* _Exercise instructions_: Once you find the line with "- In synthesized" in the entries below, return exactly every line from it through the line with "- Between job".

* _Data for this exercise_:
_ _ _ _ _

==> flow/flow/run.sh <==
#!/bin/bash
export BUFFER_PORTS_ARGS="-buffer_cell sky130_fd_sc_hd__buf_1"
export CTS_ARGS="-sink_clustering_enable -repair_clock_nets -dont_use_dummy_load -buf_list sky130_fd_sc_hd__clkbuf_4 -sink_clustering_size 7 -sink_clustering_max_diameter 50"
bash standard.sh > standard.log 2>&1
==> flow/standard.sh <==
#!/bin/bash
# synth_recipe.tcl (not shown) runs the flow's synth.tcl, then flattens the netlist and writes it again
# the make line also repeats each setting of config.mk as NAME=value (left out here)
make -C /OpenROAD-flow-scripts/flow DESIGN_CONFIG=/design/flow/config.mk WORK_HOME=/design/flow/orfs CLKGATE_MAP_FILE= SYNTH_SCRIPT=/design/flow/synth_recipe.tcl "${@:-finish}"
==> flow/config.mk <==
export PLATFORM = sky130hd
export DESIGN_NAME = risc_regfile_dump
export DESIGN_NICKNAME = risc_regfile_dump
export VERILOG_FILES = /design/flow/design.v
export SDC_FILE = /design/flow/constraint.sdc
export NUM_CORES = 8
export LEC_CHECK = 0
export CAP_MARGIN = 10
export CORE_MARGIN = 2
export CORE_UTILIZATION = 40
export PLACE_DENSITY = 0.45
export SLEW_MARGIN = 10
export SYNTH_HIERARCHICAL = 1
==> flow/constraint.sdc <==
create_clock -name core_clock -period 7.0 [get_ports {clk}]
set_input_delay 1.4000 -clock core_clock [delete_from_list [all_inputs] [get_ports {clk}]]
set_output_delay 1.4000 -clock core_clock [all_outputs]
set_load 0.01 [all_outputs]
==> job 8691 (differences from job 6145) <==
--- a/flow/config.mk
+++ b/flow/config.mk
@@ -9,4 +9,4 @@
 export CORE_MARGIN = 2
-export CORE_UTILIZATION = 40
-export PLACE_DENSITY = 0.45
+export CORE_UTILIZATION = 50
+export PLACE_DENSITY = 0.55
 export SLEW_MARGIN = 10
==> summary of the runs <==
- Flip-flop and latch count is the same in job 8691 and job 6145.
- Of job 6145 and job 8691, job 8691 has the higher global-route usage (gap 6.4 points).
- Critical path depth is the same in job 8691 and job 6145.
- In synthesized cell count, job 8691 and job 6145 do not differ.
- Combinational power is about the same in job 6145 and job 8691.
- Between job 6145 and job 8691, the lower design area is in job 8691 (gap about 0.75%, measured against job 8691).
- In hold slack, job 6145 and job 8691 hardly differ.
Source: an optimization exercise on an open RTL-to-GDS flow (aim: small area). Production flows keep margins and buffers that such runs may drop.
At most, simulation tests tie the RTL to the original design; equivalence was not proved.
No activity file was given, so power comes from the tool's default toggle rates.

## P
## mnist_pixel_loader
module mnist_pixel_loader #(
  parameter int NUM_PIXELS = 784,
  parameter int PIX_W      = 8,
  parameter int THRESH     = 128,
  parameter int TIMEOUT    = 20000
) (
  input  logic                  clk,
  input  logic                  rst_n,
  input  logic                  pix_valid,
  output logic                  pix_ready,
  input  logic [PIX_W-1:0]      pix_data,
  input  logic                  pix_last,
  output logic [NUM_PIXELS-1:0] image_bits,
  output logic                  fp_start,
  input  logic                  fp_done,
  output logic                  busy,
  output logic                  frame_err,
  output logic                  fp_timeout,
  output logic [15:0]           frame_count
);
Size: about 820 I/O pins, ~0.026 mm^2 of cells after synthesis.
Settings: LEC_CHECK=0, CAP_MARGIN=20, CORE_MARGIN=2, CORE_UTILIZATION=40, GPL_TIMING_DRIVEN=0, SLEW_MARGIN=20; clock period 5.0 ns.
standard.sh (not shown) runs the stock make flow with config.mk's settings and CLKGATE_MAP_FILE= SYNTH_SCRIPT=/design/flow/synth_recipe.tcl, a recipe that flattens the netlist after the stock synthesis.
==> flow/flow/run.sh <==
#!/bin/bash
# The standard layout (standard.sh: the standard synthesis, floorplan, placement, CTS,
# routing) with two changes:
#  - port buffers are the smallest buffer, buf_1, instead of the cell buffer_ports picks;
#  - clock tree: clkbuf_8 leaf clusters of at most 16 sinks and 60 um, no dummy loads.
# All make/tool output goes to flow_run.log here; ORFS's per-step logs are under orfs/logs/.
set -euo pipefail
bash standard.sh \
  BUFFER_PORTS_ARGS="-buffer_cell sky130_fd_sc_hd__buf_1" \
  CTS_ARGS="-sink_clustering_enable -repair_clock_nets -dont_use_dummy_load -buf_list sky130_fd_sc_hd__clkbuf_8 -sink_clustering_size 16 -sink_clustering_max_diameter 60" \
  finish > flow_run.log 2>&1
Setup changes, P to Q
- GPL_TIMING_DRIVEN removed (was 0)
==> flow/flow/run.sh <==
#!/bin/bash
# The standard layout (standard.sh: the standard synthesis, floorplan, placement, CTS,
# routing) with two changes:
#  - port buffers are the smallest buffer, buf_1, instead of the cell buffer_ports picks;
#  - clock tree: clkbuf_8 leaf clusters of at most 17 sinks and 60 um, no dummy loads.
# All make/tool output goes to flow_run.log here; ORFS's per-step logs are under orfs/logs/.
set -euo pipefail
bash standard.sh \
  BUFFER_PORTS_ARGS="-buffer_cell sky130_fd_sc_hd__buf_1" \
  CTS_ARGS="-sink_clustering_enable -repair_clock_nets -dont_use_dummy_load -buf_list sky130_fd_sc_hd__clkbuf_8 -sink_clustering_size 17 -sink_clustering_max_diameter 60" \
  finish > flow_run.log 2>&1
==> results.txt <==
- Compared with P, Q shows a sequential share of cell area that is 2.0 points higher.
- Compared with P, Q shows a routed wirelength normalized by instance count that is about 6.4% lower.
- For part of the power in the clock network, Q and P come out practically identical.
- Of Q and P, it is Q that has the lower total track usage.
- Summary — detailed-routed wire length on met3, Q relative to P: lower, by 16%.
What R does differently from Q at the input level:
- setting PLACE_DENSITY to 0.85 for the first time
==> flow/flow/run.sh <==
#!/bin/bash
# The standard layout (standard.sh: the standard synthesis, floorplan, placement, CTS,
# routing) with two changes:
#  - port buffers are the smallest buffer, buf_1, instead of the cell buffer_ports picks;
#  - clock tree: clkbuf_8 leaf clusters of at most 16 sinks and 60 um, no dummy loads.
# All make/tool output goes to flow_run.log here; ORFS's per-step logs are under orfs/logs/.
set -euo pipefail
bash standard.sh \
  BUFFER_PORTS_ARGS="-buffer_cell sky130_fd_sc_hd__buf_1" \
  CTS_ARGS="-sink_clustering_enable -repair_clock_nets -dont_use_dummy_load -buf_list sky130_fd_sc_hd__clkbuf_8 -sink_clustering_size 16 -sink_clustering_max_diameter 60" \
  finish > flow_run.log 2>&1
==> results.txt <==
Summary of R over Q: utilization neither gained nor lost much, detailed placement HPWL lost about 10%, largest incremental delay on the critical path neither gained nor lost much.
Final number of max-transition violations: Q vs R identical
Delta (R minus Q): power density of the placed cells saw little to no change; combined area of the multi-input logic cells saw little to no change; met3 usage saw an increase; final cycle utilization of the critical path saw an increase.
Setup changes, R to S
- CORE_UTILIZATION changed from 40 to 60
- PLACE_DENSITY removed (was 0.85)
--- outcome ---
The flow ended early for S: it failed with a tool error in I/O pin placement.
Comparing S against R, there is no change at all in synthesized area per cell.
Compared with R, in S complex-gate fraction of the synthesized area stayed essentially flat, number of enable flip-flop cells after synthesis roughly the same.
Compared with R, in S post-synthesis instance total stayed essentially flat; number of rows created at floorplan fell by 17; initial cell density of the core rose by 20 points.
The inputs of T differ from those of S as listed below.
- a change of CAP_MARGIN from 20 to 5
- a change of SLEW_MARGIN from 20 to 5
- a change of CORE_UTILIZATION from 60 to 40
==> comparison <==
T: PASS, flow complete, no timing, DRC or antenna violations
T vs. S: adder and majority cell fraction of the synthesized area level; number of cell rows moved up; proportion of synthesized area in mux cells level.
Any difference in simple-gate portion of the synthesized area between T and S is small enough to ignore.
Summary — starting density of the core, T relative to S: lower, by 20 points.
On post-synthesis instance area, S tracks T almost exactly.
Synthesized-area fraction occupied by xor and xnor cells: S vs T identical
In terms of post-synthesis area per instance, S and T differ only marginally.

========
Another version of the RTL of mnist_pixel_loader (not shown whole).
Size: about 820 flip-flops, ~820 I/O pins, roughly 0.026 mm2 of cells after synthesis.
clock: 5.0 ns
lec_check: 0
cap_margin: 20
core_margin: 2
core_utilization: 40
cts_buf_list: sky130_fd_sc_hd__clkbuf_4 sky130_fd_sc_hd__clkbuf_8
cts_cluster_size: 20
slew_margin: 20
==> flow/flow/run.sh <==
#!/bin/bash
set -euo pipefail
bash standard.sh BUFFER_PORTS_ARGS="-buffer_cell sky130_fd_sc_hd__buf_1" finish > flow_run.log 2>&1
Next try:
==> flow/run.sh (new file) <==
#!/bin/bash
# synth_recipe.tcl (not shown) runs the flow's synth.tcl, then flattens the netlist and writes it again
# the make line also repeats each setting of config.mk as NAME=value (left out here)
make -C /OpenROAD-flow-scripts/flow DESIGN_CONFIG=/design/flow/config.mk WORK_HOME=/design/flow/orfs CLKGATE_MAP_FILE= SYNTH_SCRIPT=/design/flow/synth_recipe.tcl finish
- CTS_BUF_LIST: sky130_fd_sc_hd__clkbuf_4 sky130_fd_sc_hd__clkbuf_8 -> not set
- CTS_CLUSTER_SIZE: 20 -> not set
removed: flow/flow/run.sh
removed: flow/standard.sh
Effect:
- non-clock buffer count went up by 21
- setup slack gets better by 0.082 ns
- synthesized area stays the same
- total power went up by 3.7%
- die area does not change
Function was not checked in any run of this note: the RTL went through the layout flow alone.

separate check: timing with driven ports:
No port has a modelled driver above. Below, the same layouts with a new extraction and two added sets of constraints. Step 1: set_driving_cell puts a clkbuf_16 on clk and a buf_2 on each other input, an assumption about the parent block. Step 2 times the ports against the registers' clock, not the clock port: input delays grow and output delays shrink by t, the midpoint of the rising clock arrivals with the driver on. Three values: ideal, step 1, step 2; two values: the first two.
run	shift t [ns]	setup slack, ns	cell pins on the clock port's net
P	0.729	2.032 / 2.032 / 1.484	1
Q	0.714	1.723 / 1.723 / 1.638	1
R	0.726	1.714 / 1.714 / 1.567	1
T	0.710	1.780 / 1.780 / 1.619	1
the first run of note 2	0.828	1.503 / 1.503 / 1.189	1
the second run of note 2	0.681	1.585 / 1.585 / 1.007	1
After both steps setup and hold are still met in every run listed. For the second run of note 2, which loses most, drivers alone change the setup slack by 0.000 ns; drivers and shift together by -0.578 ns.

_ _ _ _ _

* _Solution to the exercise_:
- In synthesized cell count, job 8691 and job 6145 do not differ.
- Combinational power is about the same in job 6145 and job 8691.
- Between job 6145 and job 8691, the lower design area is in job 8691 (gap about 0.75%, measured against job 8691).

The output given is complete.